Stored dataset items
###

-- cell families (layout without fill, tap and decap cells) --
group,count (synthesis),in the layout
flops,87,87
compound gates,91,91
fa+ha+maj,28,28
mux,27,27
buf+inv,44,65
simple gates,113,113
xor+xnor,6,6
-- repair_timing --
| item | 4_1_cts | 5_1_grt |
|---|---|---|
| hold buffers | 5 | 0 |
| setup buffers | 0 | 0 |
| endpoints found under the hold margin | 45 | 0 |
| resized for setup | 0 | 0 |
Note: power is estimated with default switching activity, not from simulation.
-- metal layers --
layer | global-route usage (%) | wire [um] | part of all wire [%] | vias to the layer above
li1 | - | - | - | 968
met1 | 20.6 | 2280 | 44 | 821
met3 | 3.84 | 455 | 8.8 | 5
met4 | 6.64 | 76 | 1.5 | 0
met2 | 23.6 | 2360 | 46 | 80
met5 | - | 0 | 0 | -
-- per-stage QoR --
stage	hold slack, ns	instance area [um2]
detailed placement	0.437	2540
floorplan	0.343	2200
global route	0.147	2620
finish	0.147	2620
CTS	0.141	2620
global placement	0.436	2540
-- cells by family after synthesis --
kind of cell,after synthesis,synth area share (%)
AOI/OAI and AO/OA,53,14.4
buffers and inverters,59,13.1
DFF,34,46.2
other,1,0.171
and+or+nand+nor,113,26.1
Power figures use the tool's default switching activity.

###

### DIRECTIONS FOR THIS TASK
Once you have read the entries above, state how many of their lines include "global", giving the number alone.

### EXPECTED ANSWER
3